### Task to carry out
For the material below, return exactly the lines starting at the line containing "- The max-capacitance violation count is 2." and ending at the line containing "- The number", both ends included, and no others.

### Given records

..........

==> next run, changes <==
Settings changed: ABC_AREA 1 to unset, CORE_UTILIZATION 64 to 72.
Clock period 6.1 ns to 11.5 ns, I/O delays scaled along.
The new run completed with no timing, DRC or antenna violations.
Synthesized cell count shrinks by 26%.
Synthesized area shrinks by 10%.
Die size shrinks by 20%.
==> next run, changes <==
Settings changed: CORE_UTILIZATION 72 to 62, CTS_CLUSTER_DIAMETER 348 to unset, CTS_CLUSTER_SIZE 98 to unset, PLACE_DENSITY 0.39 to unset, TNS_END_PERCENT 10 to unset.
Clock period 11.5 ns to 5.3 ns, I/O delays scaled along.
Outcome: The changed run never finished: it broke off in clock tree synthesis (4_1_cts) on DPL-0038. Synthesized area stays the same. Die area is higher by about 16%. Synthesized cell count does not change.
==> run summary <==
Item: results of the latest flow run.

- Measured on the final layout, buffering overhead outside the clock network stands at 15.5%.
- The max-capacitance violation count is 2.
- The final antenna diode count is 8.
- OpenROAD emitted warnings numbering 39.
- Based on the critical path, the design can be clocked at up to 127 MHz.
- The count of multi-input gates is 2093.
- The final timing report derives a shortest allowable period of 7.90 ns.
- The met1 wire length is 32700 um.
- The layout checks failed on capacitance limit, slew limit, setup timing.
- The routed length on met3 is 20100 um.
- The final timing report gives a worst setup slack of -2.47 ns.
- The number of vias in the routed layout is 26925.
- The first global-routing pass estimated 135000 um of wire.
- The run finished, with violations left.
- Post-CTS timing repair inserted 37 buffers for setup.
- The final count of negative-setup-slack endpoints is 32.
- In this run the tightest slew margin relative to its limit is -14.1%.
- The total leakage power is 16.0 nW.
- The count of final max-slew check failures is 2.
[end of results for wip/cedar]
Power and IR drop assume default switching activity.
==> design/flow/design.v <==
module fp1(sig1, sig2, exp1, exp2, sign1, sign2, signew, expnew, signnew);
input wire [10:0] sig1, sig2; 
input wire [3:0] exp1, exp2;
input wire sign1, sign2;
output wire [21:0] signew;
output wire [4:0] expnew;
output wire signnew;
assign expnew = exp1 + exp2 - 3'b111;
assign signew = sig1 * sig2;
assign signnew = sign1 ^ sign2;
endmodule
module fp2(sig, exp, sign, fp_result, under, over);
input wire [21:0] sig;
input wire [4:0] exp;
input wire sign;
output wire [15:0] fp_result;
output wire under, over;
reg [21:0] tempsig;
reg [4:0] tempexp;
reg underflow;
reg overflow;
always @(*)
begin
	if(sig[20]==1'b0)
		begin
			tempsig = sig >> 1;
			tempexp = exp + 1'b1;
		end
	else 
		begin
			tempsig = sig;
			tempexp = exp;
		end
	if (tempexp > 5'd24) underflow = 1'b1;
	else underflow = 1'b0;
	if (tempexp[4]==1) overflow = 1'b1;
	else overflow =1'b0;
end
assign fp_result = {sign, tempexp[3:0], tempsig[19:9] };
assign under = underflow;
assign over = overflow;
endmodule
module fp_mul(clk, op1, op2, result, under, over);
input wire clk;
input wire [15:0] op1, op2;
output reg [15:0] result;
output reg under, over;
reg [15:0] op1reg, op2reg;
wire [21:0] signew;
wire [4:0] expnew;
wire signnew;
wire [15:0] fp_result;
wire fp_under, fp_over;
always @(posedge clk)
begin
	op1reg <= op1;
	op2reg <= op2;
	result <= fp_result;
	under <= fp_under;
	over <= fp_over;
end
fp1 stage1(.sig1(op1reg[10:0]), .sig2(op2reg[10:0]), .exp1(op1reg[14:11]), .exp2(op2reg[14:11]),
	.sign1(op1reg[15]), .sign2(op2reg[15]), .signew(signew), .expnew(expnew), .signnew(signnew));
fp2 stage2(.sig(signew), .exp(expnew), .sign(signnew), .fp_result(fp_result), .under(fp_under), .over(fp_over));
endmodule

..........

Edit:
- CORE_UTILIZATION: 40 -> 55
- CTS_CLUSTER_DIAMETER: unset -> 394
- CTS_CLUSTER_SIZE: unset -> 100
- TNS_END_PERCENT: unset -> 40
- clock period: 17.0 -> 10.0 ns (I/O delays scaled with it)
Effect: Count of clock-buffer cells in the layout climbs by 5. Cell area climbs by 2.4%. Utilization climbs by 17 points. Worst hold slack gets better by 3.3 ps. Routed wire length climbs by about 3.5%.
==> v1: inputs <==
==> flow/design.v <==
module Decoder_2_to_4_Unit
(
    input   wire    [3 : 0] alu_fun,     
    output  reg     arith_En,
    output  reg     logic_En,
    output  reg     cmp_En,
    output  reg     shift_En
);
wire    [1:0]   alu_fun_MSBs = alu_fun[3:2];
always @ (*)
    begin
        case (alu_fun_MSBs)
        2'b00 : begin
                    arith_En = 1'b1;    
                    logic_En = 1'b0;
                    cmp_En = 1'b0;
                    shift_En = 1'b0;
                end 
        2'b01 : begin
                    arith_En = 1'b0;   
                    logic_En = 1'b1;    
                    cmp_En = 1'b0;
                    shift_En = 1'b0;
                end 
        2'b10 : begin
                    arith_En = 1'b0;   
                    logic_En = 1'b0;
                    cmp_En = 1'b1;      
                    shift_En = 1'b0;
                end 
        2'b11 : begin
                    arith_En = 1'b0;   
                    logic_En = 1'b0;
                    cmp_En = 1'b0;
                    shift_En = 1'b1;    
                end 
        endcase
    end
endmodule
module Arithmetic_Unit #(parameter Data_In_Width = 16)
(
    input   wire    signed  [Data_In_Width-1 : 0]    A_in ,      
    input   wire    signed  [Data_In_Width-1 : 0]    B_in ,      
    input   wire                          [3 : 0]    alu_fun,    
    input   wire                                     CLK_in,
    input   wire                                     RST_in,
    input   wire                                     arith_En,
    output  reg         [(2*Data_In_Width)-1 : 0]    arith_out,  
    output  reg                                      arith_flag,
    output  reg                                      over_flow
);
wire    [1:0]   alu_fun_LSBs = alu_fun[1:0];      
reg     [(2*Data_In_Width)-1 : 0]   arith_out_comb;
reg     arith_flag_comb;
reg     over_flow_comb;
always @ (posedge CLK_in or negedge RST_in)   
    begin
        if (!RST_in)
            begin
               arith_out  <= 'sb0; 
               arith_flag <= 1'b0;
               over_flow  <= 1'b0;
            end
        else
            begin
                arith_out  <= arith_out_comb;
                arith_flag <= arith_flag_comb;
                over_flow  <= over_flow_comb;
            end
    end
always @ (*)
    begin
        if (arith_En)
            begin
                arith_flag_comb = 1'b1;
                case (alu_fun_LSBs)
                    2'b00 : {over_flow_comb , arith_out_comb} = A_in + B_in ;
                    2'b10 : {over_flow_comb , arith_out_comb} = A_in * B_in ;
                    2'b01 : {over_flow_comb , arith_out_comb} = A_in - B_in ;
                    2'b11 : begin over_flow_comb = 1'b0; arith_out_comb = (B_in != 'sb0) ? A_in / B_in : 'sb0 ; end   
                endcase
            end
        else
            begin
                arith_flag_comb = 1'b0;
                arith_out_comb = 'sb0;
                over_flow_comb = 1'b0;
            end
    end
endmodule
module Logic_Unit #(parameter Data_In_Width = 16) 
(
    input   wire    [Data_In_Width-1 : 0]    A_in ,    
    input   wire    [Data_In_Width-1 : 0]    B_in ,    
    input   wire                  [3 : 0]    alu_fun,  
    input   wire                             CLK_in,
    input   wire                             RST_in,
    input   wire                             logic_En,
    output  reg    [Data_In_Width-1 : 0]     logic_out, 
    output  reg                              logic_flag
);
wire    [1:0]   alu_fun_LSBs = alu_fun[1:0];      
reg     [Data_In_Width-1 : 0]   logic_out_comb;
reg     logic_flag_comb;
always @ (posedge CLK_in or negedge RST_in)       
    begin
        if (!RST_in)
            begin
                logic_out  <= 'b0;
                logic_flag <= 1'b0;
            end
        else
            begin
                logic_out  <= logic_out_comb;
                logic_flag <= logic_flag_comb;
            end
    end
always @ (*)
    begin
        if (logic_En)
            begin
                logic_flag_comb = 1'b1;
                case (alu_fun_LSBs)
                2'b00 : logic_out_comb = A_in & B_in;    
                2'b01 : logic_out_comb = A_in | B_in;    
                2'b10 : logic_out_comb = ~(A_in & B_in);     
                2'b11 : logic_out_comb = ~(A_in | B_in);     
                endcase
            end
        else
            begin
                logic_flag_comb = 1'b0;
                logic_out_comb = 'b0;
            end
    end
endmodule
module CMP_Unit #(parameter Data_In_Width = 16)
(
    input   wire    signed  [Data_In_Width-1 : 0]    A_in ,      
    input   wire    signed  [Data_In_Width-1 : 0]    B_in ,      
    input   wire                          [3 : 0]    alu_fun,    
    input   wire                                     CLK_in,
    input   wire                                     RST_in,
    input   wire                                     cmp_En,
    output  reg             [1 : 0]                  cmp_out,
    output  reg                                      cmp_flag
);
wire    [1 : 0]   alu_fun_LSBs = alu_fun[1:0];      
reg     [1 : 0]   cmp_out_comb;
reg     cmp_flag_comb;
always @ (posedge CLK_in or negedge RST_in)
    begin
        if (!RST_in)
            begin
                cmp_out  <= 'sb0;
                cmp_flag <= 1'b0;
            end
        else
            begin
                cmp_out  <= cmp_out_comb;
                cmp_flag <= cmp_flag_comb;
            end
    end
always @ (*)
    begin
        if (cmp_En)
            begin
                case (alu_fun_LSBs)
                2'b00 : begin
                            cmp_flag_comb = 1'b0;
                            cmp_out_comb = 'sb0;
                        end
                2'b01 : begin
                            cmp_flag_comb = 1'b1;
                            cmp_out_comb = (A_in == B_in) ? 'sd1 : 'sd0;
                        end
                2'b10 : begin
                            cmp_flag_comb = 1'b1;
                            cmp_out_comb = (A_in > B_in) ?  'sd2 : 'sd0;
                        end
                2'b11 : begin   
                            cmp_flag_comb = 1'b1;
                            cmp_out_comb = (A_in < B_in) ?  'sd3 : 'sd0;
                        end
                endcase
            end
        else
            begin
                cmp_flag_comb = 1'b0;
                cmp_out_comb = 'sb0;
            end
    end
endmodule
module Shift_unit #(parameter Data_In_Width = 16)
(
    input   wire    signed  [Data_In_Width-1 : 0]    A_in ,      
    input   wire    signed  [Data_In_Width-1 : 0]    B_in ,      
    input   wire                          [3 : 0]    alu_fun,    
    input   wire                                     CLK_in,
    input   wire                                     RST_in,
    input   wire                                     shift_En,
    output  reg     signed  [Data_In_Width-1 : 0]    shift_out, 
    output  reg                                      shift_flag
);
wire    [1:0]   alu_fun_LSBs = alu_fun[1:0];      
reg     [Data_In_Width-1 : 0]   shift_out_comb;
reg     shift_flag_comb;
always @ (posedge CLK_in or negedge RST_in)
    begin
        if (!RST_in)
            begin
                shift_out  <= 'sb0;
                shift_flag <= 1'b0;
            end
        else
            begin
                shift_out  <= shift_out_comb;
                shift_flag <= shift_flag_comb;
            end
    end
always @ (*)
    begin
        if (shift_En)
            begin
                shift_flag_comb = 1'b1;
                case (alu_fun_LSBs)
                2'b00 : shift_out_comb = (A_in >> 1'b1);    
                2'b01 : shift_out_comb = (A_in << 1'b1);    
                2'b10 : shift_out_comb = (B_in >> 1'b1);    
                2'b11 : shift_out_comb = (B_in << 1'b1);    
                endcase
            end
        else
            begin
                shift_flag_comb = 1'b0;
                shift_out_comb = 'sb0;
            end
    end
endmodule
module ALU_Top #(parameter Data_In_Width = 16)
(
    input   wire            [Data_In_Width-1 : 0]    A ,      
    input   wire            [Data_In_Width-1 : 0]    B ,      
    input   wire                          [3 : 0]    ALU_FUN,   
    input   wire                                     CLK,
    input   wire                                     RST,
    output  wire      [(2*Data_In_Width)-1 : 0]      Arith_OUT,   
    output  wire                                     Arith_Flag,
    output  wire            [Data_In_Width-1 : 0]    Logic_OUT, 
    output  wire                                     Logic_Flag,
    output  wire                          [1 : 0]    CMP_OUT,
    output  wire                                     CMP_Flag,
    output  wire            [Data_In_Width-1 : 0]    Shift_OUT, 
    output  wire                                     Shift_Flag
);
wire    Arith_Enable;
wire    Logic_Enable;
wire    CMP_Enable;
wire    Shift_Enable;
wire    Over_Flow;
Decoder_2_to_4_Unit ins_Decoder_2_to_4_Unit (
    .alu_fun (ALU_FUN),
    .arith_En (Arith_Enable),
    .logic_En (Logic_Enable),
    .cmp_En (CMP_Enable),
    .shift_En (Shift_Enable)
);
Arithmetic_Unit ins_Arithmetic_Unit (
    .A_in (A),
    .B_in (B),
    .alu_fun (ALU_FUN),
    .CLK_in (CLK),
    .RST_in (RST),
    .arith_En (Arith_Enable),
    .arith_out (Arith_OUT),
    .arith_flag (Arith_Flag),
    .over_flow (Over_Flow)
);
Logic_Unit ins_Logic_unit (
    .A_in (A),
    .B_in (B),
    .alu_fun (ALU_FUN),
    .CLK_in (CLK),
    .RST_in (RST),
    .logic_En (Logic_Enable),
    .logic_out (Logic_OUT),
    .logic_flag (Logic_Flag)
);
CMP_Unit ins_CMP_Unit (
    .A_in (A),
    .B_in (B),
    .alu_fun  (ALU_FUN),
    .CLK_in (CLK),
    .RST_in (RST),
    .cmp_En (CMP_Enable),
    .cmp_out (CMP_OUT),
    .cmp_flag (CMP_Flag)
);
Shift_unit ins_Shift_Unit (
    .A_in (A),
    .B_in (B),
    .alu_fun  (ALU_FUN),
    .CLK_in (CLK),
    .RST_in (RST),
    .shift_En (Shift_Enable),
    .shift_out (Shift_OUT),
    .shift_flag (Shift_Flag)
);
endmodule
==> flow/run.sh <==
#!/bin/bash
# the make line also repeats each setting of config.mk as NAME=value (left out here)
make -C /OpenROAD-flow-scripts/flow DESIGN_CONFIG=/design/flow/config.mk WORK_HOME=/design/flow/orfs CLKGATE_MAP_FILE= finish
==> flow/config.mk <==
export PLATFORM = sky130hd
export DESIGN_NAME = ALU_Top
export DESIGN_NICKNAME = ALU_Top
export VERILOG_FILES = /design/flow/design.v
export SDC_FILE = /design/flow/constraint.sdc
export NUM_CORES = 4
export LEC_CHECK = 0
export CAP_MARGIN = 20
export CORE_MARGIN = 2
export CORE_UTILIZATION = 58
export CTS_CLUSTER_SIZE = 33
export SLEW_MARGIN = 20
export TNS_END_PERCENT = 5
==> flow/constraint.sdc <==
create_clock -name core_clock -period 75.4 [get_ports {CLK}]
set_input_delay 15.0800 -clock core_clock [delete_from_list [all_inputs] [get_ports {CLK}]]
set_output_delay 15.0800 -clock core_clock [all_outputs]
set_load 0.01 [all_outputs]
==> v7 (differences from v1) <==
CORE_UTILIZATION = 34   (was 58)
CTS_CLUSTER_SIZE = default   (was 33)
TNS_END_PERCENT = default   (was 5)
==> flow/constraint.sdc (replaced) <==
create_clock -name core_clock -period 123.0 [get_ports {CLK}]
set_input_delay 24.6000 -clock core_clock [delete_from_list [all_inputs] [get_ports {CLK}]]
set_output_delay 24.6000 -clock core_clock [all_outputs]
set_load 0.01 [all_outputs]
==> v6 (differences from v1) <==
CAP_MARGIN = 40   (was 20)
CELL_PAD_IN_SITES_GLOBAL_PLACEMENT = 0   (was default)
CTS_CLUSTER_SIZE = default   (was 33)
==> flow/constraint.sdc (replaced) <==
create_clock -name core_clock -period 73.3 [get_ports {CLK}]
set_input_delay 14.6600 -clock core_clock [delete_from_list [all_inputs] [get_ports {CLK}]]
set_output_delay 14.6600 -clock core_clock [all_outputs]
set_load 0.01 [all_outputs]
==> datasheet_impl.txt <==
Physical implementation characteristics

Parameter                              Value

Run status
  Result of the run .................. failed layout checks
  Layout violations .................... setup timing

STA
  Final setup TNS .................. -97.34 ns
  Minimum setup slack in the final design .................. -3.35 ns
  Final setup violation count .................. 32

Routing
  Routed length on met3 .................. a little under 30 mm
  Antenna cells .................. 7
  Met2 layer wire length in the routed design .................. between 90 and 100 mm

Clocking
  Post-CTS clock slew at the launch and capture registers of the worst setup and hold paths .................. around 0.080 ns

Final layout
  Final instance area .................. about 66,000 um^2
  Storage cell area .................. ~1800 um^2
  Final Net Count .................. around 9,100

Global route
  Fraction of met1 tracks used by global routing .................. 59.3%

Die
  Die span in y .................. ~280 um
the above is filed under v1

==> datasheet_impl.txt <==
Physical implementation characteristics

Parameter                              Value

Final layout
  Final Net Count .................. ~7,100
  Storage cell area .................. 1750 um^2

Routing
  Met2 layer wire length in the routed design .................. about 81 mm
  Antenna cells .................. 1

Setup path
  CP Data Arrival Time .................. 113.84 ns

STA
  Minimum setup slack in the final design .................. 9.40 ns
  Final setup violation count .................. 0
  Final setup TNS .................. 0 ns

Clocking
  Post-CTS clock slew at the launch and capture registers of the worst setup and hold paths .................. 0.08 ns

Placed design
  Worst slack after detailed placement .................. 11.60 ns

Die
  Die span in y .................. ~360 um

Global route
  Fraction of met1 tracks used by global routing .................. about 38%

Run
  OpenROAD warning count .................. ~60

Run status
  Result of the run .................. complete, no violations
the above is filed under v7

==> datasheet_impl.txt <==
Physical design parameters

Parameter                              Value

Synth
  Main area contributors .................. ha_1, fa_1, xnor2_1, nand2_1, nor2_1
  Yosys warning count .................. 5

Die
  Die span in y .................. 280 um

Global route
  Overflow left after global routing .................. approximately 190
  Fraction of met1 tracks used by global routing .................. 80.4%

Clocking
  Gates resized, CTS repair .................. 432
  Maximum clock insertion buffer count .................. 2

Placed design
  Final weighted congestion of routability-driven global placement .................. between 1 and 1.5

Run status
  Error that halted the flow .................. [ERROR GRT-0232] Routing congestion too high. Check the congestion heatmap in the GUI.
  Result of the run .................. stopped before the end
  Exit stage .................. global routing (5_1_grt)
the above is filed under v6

..........

### Written solution
- The max-capacitance violation count is 2.
- The final antenna diode count is 8.
- OpenROAD emitted warnings numbering 39.
- Based on the critical path, the design can be clocked at up to 127 MHz.
- The count of multi-input gates is 2093.
- The final timing report derives a shortest allowable period of 7.90 ns.
- The met1 wire length is 32700 um.
- The layout checks failed on capacitance limit, slew limit, setup timing.
- The routed length on met3 is 20100 um.
- The final timing report gives a worst setup slack of -2.47 ns.
- The number of vias in the routed layout is 26925.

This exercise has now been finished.